There’s one thing I forgot to do before becoming a practice manager. It was rather remiss of me. Naive even.
I did remember to come into the job with HR experience, project management and governance knowledge. I even brushed up with a health and safety course, some safeguarding training and CPR.
What I forgot to complete before becoming a practice manager was the four-year, professional, person-centred counselling qualification which is an absolute necessity and perhaps would have enabled me to deal with some of the following problems with more ease and less of an inclination to put my hand in the paper shredder at the end of each day.
Maybe I’d have dealt better with the healthcare assistant who cried for 40 minutes because her new bathroom was a slightly different shade of ivory than she’d expected. “It’s just a bathroom; there are more important things…” didn’t seem to console her.
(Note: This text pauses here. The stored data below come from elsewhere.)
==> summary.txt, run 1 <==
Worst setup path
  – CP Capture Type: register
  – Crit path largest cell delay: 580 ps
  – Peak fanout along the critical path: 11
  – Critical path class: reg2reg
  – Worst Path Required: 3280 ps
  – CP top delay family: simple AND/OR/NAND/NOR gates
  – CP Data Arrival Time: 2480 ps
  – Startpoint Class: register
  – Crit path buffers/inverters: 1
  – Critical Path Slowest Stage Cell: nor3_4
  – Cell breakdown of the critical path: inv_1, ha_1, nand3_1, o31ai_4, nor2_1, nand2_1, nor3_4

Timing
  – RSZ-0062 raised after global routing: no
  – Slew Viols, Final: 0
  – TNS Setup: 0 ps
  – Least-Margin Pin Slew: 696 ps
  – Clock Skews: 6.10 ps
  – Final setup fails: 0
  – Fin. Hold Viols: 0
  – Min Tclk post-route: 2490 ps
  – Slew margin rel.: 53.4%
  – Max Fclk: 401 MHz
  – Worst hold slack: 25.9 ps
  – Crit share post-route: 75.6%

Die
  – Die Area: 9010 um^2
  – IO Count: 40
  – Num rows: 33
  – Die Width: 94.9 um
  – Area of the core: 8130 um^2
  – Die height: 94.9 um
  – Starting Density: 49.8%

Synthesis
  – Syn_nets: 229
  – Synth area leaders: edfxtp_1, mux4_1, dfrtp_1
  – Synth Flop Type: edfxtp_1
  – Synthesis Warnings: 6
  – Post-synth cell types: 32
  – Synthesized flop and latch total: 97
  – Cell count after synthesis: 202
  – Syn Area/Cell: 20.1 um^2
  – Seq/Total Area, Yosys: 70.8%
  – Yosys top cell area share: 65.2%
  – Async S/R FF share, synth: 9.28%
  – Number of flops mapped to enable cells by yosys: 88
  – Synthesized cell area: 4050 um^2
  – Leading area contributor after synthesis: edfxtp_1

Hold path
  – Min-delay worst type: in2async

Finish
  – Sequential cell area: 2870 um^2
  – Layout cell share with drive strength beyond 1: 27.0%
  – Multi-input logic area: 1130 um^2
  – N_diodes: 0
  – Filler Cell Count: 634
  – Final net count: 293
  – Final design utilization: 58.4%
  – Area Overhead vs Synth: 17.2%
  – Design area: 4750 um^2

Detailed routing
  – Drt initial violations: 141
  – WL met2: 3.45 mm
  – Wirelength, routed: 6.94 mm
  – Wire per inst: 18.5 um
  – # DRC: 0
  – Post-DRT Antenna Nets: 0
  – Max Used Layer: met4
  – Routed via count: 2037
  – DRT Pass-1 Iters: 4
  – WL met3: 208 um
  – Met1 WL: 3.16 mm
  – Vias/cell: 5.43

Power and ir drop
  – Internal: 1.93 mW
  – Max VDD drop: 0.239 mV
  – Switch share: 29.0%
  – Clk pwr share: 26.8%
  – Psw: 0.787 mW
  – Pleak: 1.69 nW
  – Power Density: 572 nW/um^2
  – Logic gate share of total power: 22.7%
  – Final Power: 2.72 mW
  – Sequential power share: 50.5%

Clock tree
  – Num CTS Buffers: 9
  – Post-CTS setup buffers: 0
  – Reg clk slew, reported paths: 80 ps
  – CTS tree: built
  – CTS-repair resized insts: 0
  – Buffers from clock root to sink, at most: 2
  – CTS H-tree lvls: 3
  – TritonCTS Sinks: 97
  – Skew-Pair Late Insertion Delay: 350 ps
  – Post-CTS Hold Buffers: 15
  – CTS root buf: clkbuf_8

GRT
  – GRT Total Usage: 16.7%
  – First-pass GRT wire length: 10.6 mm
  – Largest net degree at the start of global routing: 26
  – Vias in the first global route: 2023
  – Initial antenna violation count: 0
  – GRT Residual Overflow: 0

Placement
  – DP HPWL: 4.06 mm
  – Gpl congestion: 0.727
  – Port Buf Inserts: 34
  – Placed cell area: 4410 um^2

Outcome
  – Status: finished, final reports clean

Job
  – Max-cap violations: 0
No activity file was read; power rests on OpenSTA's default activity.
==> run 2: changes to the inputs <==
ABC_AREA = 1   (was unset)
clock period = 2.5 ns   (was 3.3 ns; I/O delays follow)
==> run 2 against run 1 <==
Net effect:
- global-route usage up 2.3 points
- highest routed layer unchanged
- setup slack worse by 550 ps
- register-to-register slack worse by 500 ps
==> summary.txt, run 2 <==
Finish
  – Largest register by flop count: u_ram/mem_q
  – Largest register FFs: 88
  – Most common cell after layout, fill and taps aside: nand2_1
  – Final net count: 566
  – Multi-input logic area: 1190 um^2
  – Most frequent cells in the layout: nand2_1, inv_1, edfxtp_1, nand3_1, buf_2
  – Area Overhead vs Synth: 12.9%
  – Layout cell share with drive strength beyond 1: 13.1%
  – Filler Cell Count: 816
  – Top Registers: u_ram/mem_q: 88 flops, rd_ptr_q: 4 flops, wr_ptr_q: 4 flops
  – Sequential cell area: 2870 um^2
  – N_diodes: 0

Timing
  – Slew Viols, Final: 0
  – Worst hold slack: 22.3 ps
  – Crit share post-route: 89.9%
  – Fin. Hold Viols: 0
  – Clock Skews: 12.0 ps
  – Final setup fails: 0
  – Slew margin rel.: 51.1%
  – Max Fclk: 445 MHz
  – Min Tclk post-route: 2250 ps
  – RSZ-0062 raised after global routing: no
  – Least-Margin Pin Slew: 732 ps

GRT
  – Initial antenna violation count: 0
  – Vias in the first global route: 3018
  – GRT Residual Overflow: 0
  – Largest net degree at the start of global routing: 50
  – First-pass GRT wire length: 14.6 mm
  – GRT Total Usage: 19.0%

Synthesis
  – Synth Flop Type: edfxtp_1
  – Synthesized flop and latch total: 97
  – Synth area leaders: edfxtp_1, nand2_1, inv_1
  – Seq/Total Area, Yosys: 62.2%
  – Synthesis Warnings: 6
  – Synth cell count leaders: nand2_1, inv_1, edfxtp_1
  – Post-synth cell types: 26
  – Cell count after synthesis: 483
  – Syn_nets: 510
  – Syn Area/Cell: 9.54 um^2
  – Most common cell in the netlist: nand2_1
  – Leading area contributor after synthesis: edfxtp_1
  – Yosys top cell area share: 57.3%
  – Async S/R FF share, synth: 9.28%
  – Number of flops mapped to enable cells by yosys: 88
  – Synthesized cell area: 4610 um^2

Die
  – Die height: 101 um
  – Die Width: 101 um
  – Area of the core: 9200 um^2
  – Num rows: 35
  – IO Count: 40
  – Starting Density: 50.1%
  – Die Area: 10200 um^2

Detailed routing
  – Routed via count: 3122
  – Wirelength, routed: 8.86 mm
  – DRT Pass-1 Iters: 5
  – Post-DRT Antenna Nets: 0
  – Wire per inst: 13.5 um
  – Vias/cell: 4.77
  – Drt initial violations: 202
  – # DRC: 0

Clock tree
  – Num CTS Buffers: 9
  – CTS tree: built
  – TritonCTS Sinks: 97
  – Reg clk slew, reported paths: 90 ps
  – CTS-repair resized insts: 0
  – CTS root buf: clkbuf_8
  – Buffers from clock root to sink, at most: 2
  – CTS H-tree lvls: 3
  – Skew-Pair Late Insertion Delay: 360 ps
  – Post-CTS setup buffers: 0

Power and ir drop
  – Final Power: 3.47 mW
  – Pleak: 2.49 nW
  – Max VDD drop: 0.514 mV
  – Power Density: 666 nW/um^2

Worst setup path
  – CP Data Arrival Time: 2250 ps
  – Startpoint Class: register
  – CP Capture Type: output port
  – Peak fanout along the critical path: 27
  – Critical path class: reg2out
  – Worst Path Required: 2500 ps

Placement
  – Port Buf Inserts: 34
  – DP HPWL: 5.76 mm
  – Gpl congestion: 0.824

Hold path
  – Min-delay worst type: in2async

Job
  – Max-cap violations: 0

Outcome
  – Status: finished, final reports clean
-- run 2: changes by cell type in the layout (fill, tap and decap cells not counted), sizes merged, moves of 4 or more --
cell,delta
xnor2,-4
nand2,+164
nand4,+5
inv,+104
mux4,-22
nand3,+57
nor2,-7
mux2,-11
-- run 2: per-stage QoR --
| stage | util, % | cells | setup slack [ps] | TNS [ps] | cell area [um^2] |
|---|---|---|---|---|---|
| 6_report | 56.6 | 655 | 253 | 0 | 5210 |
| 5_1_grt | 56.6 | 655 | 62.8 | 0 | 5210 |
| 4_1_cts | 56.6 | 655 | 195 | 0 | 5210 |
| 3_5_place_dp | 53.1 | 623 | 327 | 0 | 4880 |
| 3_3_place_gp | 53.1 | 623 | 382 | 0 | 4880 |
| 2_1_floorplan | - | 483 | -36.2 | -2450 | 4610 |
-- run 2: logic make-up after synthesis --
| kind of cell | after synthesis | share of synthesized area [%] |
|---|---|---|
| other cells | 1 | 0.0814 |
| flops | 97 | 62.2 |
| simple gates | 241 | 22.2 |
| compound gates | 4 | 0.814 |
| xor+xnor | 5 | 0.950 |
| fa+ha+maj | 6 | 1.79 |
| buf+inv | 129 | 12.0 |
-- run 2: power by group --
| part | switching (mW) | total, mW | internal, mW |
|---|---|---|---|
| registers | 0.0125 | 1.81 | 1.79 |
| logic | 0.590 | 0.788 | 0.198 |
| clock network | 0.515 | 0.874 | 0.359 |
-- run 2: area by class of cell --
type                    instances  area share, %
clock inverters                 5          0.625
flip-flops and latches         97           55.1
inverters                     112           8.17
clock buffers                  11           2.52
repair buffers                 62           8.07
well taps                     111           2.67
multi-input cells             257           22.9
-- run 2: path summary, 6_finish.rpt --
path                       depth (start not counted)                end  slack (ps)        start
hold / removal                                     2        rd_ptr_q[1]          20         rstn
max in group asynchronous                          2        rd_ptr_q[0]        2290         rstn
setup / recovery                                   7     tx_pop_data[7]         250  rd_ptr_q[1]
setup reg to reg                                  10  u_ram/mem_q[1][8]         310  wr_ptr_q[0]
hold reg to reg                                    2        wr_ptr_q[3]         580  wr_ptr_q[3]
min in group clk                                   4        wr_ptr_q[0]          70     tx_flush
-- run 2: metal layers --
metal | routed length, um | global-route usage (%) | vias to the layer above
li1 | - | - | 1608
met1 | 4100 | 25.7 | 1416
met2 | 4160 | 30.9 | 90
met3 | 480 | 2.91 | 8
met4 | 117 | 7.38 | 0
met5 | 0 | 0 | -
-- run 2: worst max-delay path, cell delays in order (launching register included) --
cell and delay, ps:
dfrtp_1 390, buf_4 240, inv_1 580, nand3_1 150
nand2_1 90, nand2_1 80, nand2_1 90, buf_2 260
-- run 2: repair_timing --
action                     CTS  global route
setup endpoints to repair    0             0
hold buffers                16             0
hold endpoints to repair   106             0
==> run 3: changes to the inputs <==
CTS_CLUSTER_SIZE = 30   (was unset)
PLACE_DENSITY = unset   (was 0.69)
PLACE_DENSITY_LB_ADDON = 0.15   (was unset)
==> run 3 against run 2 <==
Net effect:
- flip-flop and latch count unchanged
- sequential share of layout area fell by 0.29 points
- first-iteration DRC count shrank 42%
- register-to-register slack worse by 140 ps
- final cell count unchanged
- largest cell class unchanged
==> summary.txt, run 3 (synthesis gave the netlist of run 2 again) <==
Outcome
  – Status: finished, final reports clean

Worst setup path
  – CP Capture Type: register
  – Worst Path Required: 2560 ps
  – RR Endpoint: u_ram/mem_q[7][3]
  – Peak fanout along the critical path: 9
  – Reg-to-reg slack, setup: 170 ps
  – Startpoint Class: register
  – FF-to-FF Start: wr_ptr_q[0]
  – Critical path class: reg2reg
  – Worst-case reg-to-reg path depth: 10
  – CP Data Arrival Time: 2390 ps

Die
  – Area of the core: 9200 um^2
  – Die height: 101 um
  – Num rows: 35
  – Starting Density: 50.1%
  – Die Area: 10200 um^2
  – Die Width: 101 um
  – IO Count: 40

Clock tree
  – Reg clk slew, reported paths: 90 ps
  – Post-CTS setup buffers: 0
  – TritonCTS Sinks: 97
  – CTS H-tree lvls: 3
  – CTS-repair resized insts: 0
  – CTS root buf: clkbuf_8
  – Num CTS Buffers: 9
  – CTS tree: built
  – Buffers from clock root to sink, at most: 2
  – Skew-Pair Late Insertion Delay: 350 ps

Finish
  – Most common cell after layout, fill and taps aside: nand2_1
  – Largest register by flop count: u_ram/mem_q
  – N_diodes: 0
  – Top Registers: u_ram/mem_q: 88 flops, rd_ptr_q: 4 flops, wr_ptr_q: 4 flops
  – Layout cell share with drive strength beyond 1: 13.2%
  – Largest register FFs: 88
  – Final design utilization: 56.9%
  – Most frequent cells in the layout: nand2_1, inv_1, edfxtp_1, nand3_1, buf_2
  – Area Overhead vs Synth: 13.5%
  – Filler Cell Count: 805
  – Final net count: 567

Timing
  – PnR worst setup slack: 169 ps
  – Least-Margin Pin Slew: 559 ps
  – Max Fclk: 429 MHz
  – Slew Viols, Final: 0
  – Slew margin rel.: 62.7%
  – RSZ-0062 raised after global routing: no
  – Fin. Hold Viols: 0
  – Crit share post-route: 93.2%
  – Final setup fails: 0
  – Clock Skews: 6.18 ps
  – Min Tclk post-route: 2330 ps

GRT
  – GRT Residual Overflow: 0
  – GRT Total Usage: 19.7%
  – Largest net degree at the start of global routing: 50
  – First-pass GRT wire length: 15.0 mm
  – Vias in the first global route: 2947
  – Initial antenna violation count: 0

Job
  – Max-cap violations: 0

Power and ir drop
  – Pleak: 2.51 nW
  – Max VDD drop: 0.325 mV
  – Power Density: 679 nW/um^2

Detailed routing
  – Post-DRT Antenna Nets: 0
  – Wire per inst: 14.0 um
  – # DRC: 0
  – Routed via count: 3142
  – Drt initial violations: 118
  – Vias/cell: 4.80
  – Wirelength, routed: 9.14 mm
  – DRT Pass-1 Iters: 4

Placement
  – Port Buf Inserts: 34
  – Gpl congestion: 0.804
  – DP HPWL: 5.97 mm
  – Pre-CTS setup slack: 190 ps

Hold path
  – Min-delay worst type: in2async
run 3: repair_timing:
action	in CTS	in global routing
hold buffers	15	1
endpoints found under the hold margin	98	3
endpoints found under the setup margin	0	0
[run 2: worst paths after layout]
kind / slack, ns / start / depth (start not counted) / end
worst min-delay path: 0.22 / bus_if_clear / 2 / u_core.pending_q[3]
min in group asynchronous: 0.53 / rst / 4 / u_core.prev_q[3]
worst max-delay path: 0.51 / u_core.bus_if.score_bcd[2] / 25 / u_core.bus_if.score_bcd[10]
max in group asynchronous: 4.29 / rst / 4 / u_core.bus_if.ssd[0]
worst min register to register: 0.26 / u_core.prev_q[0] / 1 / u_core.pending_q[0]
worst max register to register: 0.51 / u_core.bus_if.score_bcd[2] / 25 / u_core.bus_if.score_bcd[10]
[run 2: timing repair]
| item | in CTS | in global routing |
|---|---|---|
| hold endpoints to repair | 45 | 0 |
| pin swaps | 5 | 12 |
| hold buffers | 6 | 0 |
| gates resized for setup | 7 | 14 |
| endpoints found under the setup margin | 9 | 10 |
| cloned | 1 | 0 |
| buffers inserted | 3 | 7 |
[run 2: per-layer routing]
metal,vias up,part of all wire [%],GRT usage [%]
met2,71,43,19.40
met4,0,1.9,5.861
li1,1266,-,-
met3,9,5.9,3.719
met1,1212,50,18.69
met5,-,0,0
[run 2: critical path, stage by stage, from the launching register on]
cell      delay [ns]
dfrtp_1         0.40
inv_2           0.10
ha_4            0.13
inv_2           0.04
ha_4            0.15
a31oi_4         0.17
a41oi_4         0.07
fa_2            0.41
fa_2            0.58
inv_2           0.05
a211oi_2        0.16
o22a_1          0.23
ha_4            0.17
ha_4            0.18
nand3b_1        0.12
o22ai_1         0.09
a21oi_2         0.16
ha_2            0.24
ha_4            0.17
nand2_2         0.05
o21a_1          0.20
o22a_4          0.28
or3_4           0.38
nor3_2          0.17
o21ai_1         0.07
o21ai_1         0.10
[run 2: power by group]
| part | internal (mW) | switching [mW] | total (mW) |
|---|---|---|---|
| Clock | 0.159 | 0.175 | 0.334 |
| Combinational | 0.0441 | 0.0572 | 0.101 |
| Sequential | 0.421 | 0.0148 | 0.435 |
## src/rtl/error_monitor.sv

```systemverilog
// rtl/error_monitor.sv - valid-qualified masked pattern error monitor with saturating count, sticky flag and alarm FSM
// Optional X/Z sample detection (simulation only) enabled by defining ERRMON_XZ_CHECK_EN.
module error_monitor #(
  parameter int WIDTH     = 8,
  parameter int CNT_WIDTH = 8,
  parameter int THRESH    = 4
) (
  input  logic                 clk,
  input  logic                 reset,
  input  logic                 data_valid,
  input  logic [WIDTH-1:0]     data_in,
  input  logic [WIDTH-1:0]     cfg_pattern,
  input  logic [WIDTH-1:0]     cfg_mask,
  input  logic                 clr,
  output logic                 error_flag,
  output logic                 sticky_error,
  output logic [CNT_WIDTH-1:0] err_count,
  output logic                 alarm,
  output logic [1:0]           state
);

  typedef enum logic [1:0] {
    S_OK      = 2'd0,
    S_SUSPECT = 2'd1,
    S_ALARM   = 2'd2
  } state_t;

  localparam logic [7:0] THRESH_L = 8'(THRESH);

  state_t     cur_state, next_state;
  logic [7:0] run, next_run;
  logic       pattern_hit;
  logic       hit;

  assign pattern_hit = (cfg_mask != '0) && (((data_in ^ cfg_pattern) & cfg_mask) == '0);

`ifdef ERRMON_XZ_CHECK_EN
  logic xz_hit;
  assign xz_hit = ((^data_in) === 1'bx);
  assign hit    = data_valid && (pattern_hit || xz_hit);
`else
  assign hit    = data_valid && pattern_hit;
`endif

  // Run length only counts valid samples; idle cycles leave it untouched.
  always_comb begin
    next_state = cur_state;
    next_run   = run;
    if (clr) begin
      next_state = S_OK;
      next_run   = 8'd0;
    end else begin
      case (cur_state)
        S_OK: begin
          if (hit) begin
            next_run   = 8'd1;
            next_state = (THRESH_L == 8'd1) ? S_ALARM : S_SUSPECT;
          end else if (data_valid) begin
            next_run = 8'd0;
          end
        end
        S_SUSPECT: begin
          if (hit) begin
            next_run = run + 8'd1;
            if (run + 8'd1 == THRESH_L) next_state = S_ALARM;
          end else if (data_valid) begin
            next_run   = 8'd0;
            next_state = S_OK;
          end
        end
        S_ALARM: next_state = S_ALARM;
        default: begin
          next_state = S_OK;
          next_run   = 8'd0;
        end
      endcase
    end
  end

  always_ff @(posedge clk or posedge reset) begin
    if (reset) begin
      cur_state <= S_OK;
      run       <= 8'd0;
    end else begin
      cur_state <= next_state;
      run       <= next_run;
    end
  end

  // clr wins over a coincident hit for count/sticky, but error_flag still reports it.
  always_ff @(posedge clk or posedge reset) begin
    if (reset) begin
      error_flag   <= 1'b0;
      sticky_error <= 1'b0;
      err_count    <= '0;
    end else begin
      error_flag <= hit;
      if (clr) begin
        sticky_error <= 1'b0;
        err_count    <= '0;
      end else if (hit) begin
        sticky_error <= 1'b1;
        if (err_count != '1) err_count <= err_count + CNT_WIDTH'(1);
      end
    end
  end

  assign alarm = (cur_state == S_ALARM);
  assign state = cur_state;

endmodule
```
Perhaps I’d have demonstrated more empathy towards the GP who was still feeling ‘down’ having fallen off a dining chair while singing ‘Who Wants to Live Forever’ at the Christmas do. “Get over it” didn’t seem to help much.
When the secretary wept because she’d discovered her booking to go and see ‘Take That’ had actually been for ‘Take Fat’ (an overweight tribute act who couldn’t sing), if I’d have been a counsellor perhaps she wouldn’t have stormed off to the toilet when I suggested that at least she may have more chance of dating one of those guys.
During an appraisal with the practice nurse, maybe if I’d had more knowledge of counselling theory, I wouldn’t have laughed until black mascara drops blotted her PDR form when she stated that the place she hoped to be in five years’ time was… being a winner of ‘Love Island’.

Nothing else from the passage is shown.